According to the International Energy Agency, the number of electric and plug-in hybrid cars worldwide exceeded three million in 2017 with China being the largest EV market. This is followed by Europe, North America, and Latin America, according to BMI Research. However, there is still a long way to go for the full adoption of EVs. Many consumers are wary about running out of battery power along their journey and governments are addressing infrastructure issues such as the availability of charging stations.
Although reports differ on when we can expect to see autonomous vehicles on the roadways, traditional car manufacturers such as Lexus, Mercedes, and Tesla are developing the technology needed to power these autos. We all see technology companies, such as Google and Apple, working on autonomous prototypes. Although fully-driverless technology is still in its testing stages, over the last few years partially-automated technology has become available.

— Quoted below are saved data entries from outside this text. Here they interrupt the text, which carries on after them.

<file path="config.mk">
export PLATFORM = sky130hd
export DESIGN_NAME = ordered_list_positional_edit_flat
export DESIGN_NICKNAME = d
export VERILOG_FILES = /design/src/rtl/olpe_pkg.sv /design/src/rtl/olpe_req_if.sv /design/src/rtl/olpe_rsp_if.sv /design/src/rtl/olpe_cell.sv /design/src/rtl/olpe_chain.sv /design/src/rtl/ordered_list_positional_edit.sv /design/src/flat_wrapper.sv
export SDC_FILE = /design/constraint.sdc
export NUM_CORES = 1
export LEC_CHECK = 0
export ABC_AREA = 1
export BUFFER_PORTS_ARGS = -buffer_cell sky130_fd_sc_hd__buf_2
export CAP_MARGIN = 0
export CELL_PAD_IN_SITES_DETAIL_PLACEMENT = 1
export CELL_PAD_IN_SITES_GLOBAL_PLACEMENT = 2
export CORE_MARGIN = 2
export CORE_UTILIZATION = 43
export CTS_BUF_LIST = sky130_fd_sc_hd__clkbuf_4
export DETAILED_ROUTE_END_ITERATION = 8
export HOLD_SLACK_MARGIN = 0.02
export PLACE_DENSITY_LB_ADDON = 0.25
export SETUP_SLACK_MARGIN = 0.2
export SYNTH_ARGS = -nofsm -noshare
export SYNTH_HDL_FRONTEND = slang
export SYNTH_SLANG_ARGS = --single-unit
</file>
<file path="constraint.sdc">
create_clock -name clk -period 6.94 [get_ports clk]
set_input_delay 1.388 -clock clk [delete_from_list [all_inputs] [get_ports clk]]
set_output_delay 1.388 -clock clk [all_outputs]
set_load 0.02 [all_outputs]
</file>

Much of this technology is being developed outside the automotive industry by non-traditional suppliers. This includes companies such as Intel partnering with Mobile Eye and Delphi to develop the sensor products and software needed to operate the automobiles of the future.
Cheshire said that fleet and taxi companies are expected to be the first to utilize autonomous cars rather than the average consumer.
Bike-sharing, car-sharing, scooters, and shuttles are all examples of shared mobility, which has grown tremendously over the past few years. With a renewed interest in urbanism as well as environmental and energy concerns, consumers are looking for alternative modes of transportation.
According to a 2017 consumer survey by McKinsey & Company, shared mobility is expected to experience further growth. Sixty-three percent of those using a non-taxi ride-hailing service said they plan to increase their usage over the next two years while 67 percent would increase car sharing. Currently, the two largest markets for shared mobility are China and the United States, according to McKinsey & Company.
Mayhood said automakers are currently partnering with businesses such as Uber, Hertz, and Apple to develop transportation services based on shared mobility. They are also devising apps for ride sharing, maintenance, and other customer-focused issues.
The Internet of Things
The Internet of Things (IoT) is the connection of everyday devices through the Internet, enabling them to send and receive data.
Currently, a basic car can connect to the Internet to provide GPS mapping, music, and access to in-car driver assistance systems such as OnStar and BMW Assist. These technologies allow automakers to provide mobile Wi-Fi, roadside assistance, and vehicle diagnostics.
Many of the technologies that will transform vehicles are still in the preliminary stages and roadblocks currently exist. As the technology develops and we move into “smart” cities, Mayhood said a standard universal communications platform will need to be developed. Cheshire added that anything connected has the potential to be hacked, so security issues will need to be addressed as well.